2

This Lark parser is based on this question and this website, but it fails when parsing a OR b OR c.

The website suggests:

<expression>::=<term>{<or><term>}
<term>::=<factor>{<and><factor>}
<factor>::=<constant>|<not><factor>|(<expression>)
<constant>::= false|true
<or>::='|'
<and>::='&'
<not>::='!'

Which appears consistent with the other question. My implementation and test cases...

import lark

PARSER = lark.Lark("""
    ?exp: term | term OR term
    ?term: factor | factor AND factor
    ?factor: symbol | NOT factor | "(" exp ")"
    symbol: /[a-z]+/
    AND: "AND"
    OR: "OR"
    NOT: "NOT"
    %ignore " "
""", start='exp')

qs = [
        'a',
        'NOT a',
        'a OR b',
        'a OR b OR c',
        'a AND b AND c',
        'NOT (a AND b AND c) OR NOT (b OR c)',
        'NOT a AND NOT b',
    ]

for q in qs:
    t = PARSER.parse(q)

Running it:

$ python ./foo.py 
Traceback (most recent call last):
  File "./foo.py", line 26, in <module>
    t = PARSER.parse(q)
  File "/tmp/v/lib64/python3.6/site-packages/lark/lark.py", line 311, in parse
    return self.parser.parse(text, start=start)
  File "/tmp/v/lib64/python3.6/site-packages/lark/parser_frontends.py", line 185, in parse
    return self._parse(text, start)
  File "/tmp/v/lib64/python3.6/site-packages/lark/parser_frontends.py", line 54, in _parse
    return self.parser.parse(input, start, *args)
  File "/tmp/v/lib64/python3.6/site-packages/lark/parsers/earley.py", line 292, in parse
    to_scan = self._parse(stream, columns, to_scan, start_symbol)
  File "/tmp/v/lib64/python3.6/site-packages/lark/parsers/xearley.py", line 137, in _parse
    to_scan = scan(i, to_scan)
  File "/tmp/v/lib64/python3.6/site-packages/lark/parsers/xearley.py", line 114, in scan
    raise UnexpectedCharacters(stream, i, text_line, text_column, {item.expect.name for item in to_scan}, set(to_scan))
lark.exceptions.UnexpectedCharacters: No terminal defined for 'O' at line 1 col 8

a OR b OR c
       ^

Expecting: {'AND'}

Where have I gone wrong?
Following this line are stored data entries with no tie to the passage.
`src/rtl/exec_pkg.sv`:
```
// Shared types for the ALU execute stage: operation codes, ALU commands
// and the control payloads carried by the EX and RES pipeline registers.
package exec_pkg;

    localparam int unsigned OP_W  = 3;
    localparam int unsigned CMD_W = 2;
    localparam int unsigned REG_W = 5;

    typedef enum logic [OP_W-1:0] {
        ADD = 3'b000,
        SUB = 3'b001,
        AND = 3'b010,
        OR  = 3'b011,
        XOR = 3'b100
    } exec_op_t;

    localparam logic [CMD_W-1:0] ALU_ADD = 2'b00;
    localparam logic [CMD_W-1:0] ALU_AND = 2'b01;
    localparam logic [CMD_W-1:0] ALU_OR  = 2'b10;
    localparam logic [CMD_W-1:0] ALU_XOR = 2'b11;

    // Operand data lives beside these structs so XLEN can stay a module parameter.
    typedef struct packed {
        exec_op_t         op;
        logic [REG_W-1:0] rd;
        logic             we;
        logic             valid;
    } ex_ctrl_t;

    typedef struct packed {
        logic [REG_W-1:0] rd;
        logic             we;
        logic             valid;
    } res_ctrl_t;

endpackage

```
`src/rtl/operand_fwd.sv`:
```
// Single-source forwarding mux: EX result beats RES data beats register file;
// x0 is never forwarded.
module operand_fwd
    import exec_pkg::*;
#(
    parameter int unsigned XLEN = 32
) (
    input  logic [REG_W-1:0] src_i,
    input  logic [XLEN-1:0]  rf_data_i,
    input  logic             ex_valid_i,
    input  logic             ex_we_i,
    input  logic [REG_W-1:0] ex_rd_i,
    input  logic [XLEN-1:0]  ex_data_i,
    input  logic             res_valid_i,
    input  logic             res_we_i,
    input  logic [REG_W-1:0] res_rd_i,
    input  logic [XLEN-1:0]  res_data_i,
    output logic [XLEN-1:0]  fwd_data_c
);

    logic src_nz;
    logic ex_hit;
    logic res_hit;

    always_comb begin
        src_nz  = (src_i != '0);
        ex_hit  = ex_valid_i && ex_we_i && (ex_rd_i == src_i) && src_nz;
        res_hit = res_valid_i && res_we_i && (res_rd_i == src_i) && src_nz;
        fwd_data_c = rf_data_i;
        if (ex_hit) begin
            fwd_data_c = ex_data_i;
        end else if (res_hit) begin
            fwd_data_c = res_data_i;
        end
    end

endmodule

```
`src/rtl/alu_exec_stage.sv`:
```
// Execute-stage controller: EX register with operand forwarding feeding an
// external ALU, and a RES register handing results to writeback.
module alu_exec_stage
    import exec_pkg::*;
#(
    parameter int unsigned XLEN = 32
) (
    input  logic              clk_i,
    input  logic              rst_i,
    input  logic              flush_i,
    input  logic              in_valid_i,
    output logic              in_ready_o,
    input  logic [OP_W-1:0]   in_op_i,
    input  logic [REG_W-1:0]  in_rs1_addr_i,
    input  logic [REG_W-1:0]  in_rs2_addr_i,
    input  logic [XLEN-1:0]   in_rs1_data_i,
    input  logic [XLEN-1:0]   in_rs2_data_i,
    input  logic [REG_W-1:0]  in_rd_i,
    input  logic              in_we_i,
    output logic [XLEN-1:0]   alu_rs1_o,
    output logic [XLEN-1:0]   alu_rs2_o,
    output logic              alu_cin_o,
    output logic [CMD_W-1:0]  alu_cmd_o,
    input  logic [XLEN-1:0]   alu_out_i,
    output logic              wb_valid_o,
    input  logic              wb_ready_i,
    output logic [REG_W-1:0]  wb_rd_o,
    output logic              wb_we_o,
    output logic [XLEN-1:0]   wb_data_o
);

    ex_ctrl_t        ex_ctrl_q,  ex_ctrl_d;
    logic [XLEN-1:0] ex_rs1_q,   ex_rs1_d;
    logic [XLEN-1:0] ex_rs2_q,   ex_rs2_d;
    res_ctrl_t       res_ctrl_q, res_ctrl_d;
    logic [XLEN-1:0] res_data_q, res_data_d;

    logic [XLEN-1:0] fwd_rs1;
    logic [XLEN-1:0] fwd_rs2;
    logic            res_load;
    logic            ex_adv;
    logic            res_upd;
    logic            accept;

    // No skid buffer: in_ready_o sees wb_ready_i through res_load.
    always_comb begin
        res_load   = !res_ctrl_q.valid || wb_ready_i;
        ex_adv     = ex_ctrl_q.valid && res_load;
        res_upd    = ex_adv && !flush_i;
        in_ready_o = !flush_i && (!ex_ctrl_q.valid || ex_adv);
        accept     = in_valid_i && in_ready_o;
    end

    operand_fwd #(.XLEN(XLEN)) u_fwd_rs1 (
        .src_i       (in_rs1_addr_i),
        .rf_data_i   (in_rs1_data_i),
        .ex_valid_i  (ex_ctrl_q.valid),
        .ex_we_i     (ex_ctrl_q.we),
        .ex_rd_i     (ex_ctrl_q.rd),
        .ex_data_i   (alu_out_i),
        .res_valid_i (res_ctrl_q.valid),
        .res_we_i    (res_ctrl_q.we),
        .res_rd_i    (res_ctrl_q.rd),
        .res_data_i  (res_data_q),
        .fwd_data_c  (fwd_rs1)
    );

    operand_fwd #(.XLEN(XLEN)) u_fwd_rs2 (
        .src_i       (in_rs2_addr_i),
        .rf_data_i   (in_rs2_data_i),
        .ex_valid_i  (ex_ctrl_q.valid),
        .ex_we_i     (ex_ctrl_q.we),
        .ex_rd_i     (ex_ctrl_q.rd),
        .ex_data_i   (alu_out_i),
        .res_valid_i (res_ctrl_q.valid),
        .res_we_i    (res_ctrl_q.we),
        .res_rd_i    (res_ctrl_q.rd),
        .res_data_i  (res_data_q),
        .fwd_data_c  (fwd_rs2)
    );

    // Pipeline next state; flush wins over accept, advance and consume.
    always_comb begin
        ex_ctrl_d  = ex_ctrl_q;
        ex_rs1_d   = ex_rs1_q;
        ex_rs2_d   = ex_rs2_q;
        res_ctrl_d = res_ctrl_q;
        res_data_d = res_data_q;

        if (accept) begin
            ex_ctrl_d.op    = exec_op_t'(in_op_i);
            ex_ctrl_d.rd    = in_rd_i;
            ex_ctrl_d.we    = in_we_i;
            ex_ctrl_d.valid = 1'b1;
            ex_rs1_d        = fwd_rs1;
            ex_rs2_d        = fwd_rs2;
        end else if (ex_adv) begin
            ex_ctrl_d.valid = 1'b0;
        end

        if (res_upd) begin
            res_data_d       = alu_out_i;
            res_ctrl_d.rd    = ex_ctrl_q.rd;
            res_ctrl_d.we    = ex_ctrl_q.we;
            res_ctrl_d.valid = 1'b1;
        end else if (res_ctrl_q.valid && wb_ready_i) begin
            res_ctrl_d.valid = 1'b0;
        end

        if (flush_i) begin
            ex_ctrl_d.valid  = 1'b0;
            res_ctrl_d.valid = 1'b0;
        end
    end

    always_ff @(posedge clk_i) begin
        if (rst_i) begin
            ex_ctrl_q  <= '0;
            ex_rs1_q   <= '0;
            ex_rs2_q   <= '0;
            res_ctrl_q <= '0;
            res_data_q <= '0;
        end else begin
            ex_ctrl_q  <= ex_ctrl_d;
            ex_rs1_q   <= ex_rs1_d;
            ex_rs2_q   <= ex_rs2_d;
            res_ctrl_q <= res_ctrl_d;
            res_data_q <= res_data_d;
        end
    end

    // SUB is rs1 + ~rs2 + 1 on the adder; undefined op codes fall back to ADD.
    always_comb begin
        alu_rs1_o = ex_rs1_q;
        alu_rs2_o = ex_rs2_q;
        alu_cin_o = 1'b0;
        alu_cmd_o = ALU_ADD;
        case (ex_ctrl_q.op)
            SUB: begin
                alu_rs2_o = ~ex_rs2_q;
                alu_cin_o = 1'b1;
            end
            AND:     alu_cmd_o = ALU_AND;
            OR:      alu_cmd_o = ALU_OR;
            XOR:     alu_cmd_o = ALU_XOR;
            default: alu_cmd_o = ALU_ADD;
        endcase
    end

    assign wb_valid_o = res_ctrl_q.valid;
    assign wb_rd_o    = res_ctrl_q.rd;
    assign wb_we_o    = res_ctrl_q.we;
    assign wb_data_o  = res_data_q;

endmodule

```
Is my conversion of term { OR term } to term | term OR term wrong?

rrauenza
  • 6,285
  • 4
  • 32
  • 57

2 Answers2

3

I'm not familiar with Lark specifically, but normally if there's no direct way to implement optional repeating, these kinds of grammars are implemented as

    ?exp: term | exp OR term
    ?term: factor | term AND factor

From what I can find in documentation, Lark does support this kind of construct directly, though:

    ?exp: term (OR term)*
    ?term: factor (AND factor)*

These do result in different syntax trees:

# first parser output
Tree(exp, [
    Tree(exp, [
        Tree(symbol, [Token(__ANON_0, 'a')]),
        Token(OR, 'OR'), 
        Tree(symbol, [Token(__ANON_0, 'b')])]),
    Token(OR, 'OR'),
    Tree(symbol, [Token(__ANON_0, 'c')])])
# second parser output
Tree(exp, [
    Tree(symbol, [Token(__ANON_0, 'a')]),
    Token(OR, 'OR'),
    Tree(symbol, [Token(__ANON_0, 'b')]),
    Token(OR, 'OR'),
    Tree(symbol, [Token(__ANON_0, 'c')])])
Random832
  • 37,415
  • 3
  • 44
  • 63
  • Aha! I just realized I assumed `{ }` is a single optional in EBNF. I had even tried `[ ]` which is supported by Lark. But `{ }` is actually `( )*` in Lark. – rrauenza Nov 26 '19 at 16:25
  • Also, I think your `?exp: term | exp OR term` is preferred for easier processing. With `( ... )*` I end up with variable args `(sym1, op, sym2, op, sym3, op, ...)` in the transformation function whereas with `term | exp OR term` I end up with a transform func of `(sym1, op, sym2)` Thank you! – rrauenza Nov 26 '19 at 18:24
0

Derivation using grammar given above exp-> term OR term, term won't be able to generate expression containing OR. Change the grammar rules to.

?exp: term | exp OR term
?term: factor | term AND factor

exp: exp OR term, because OR is left associative similarly AND.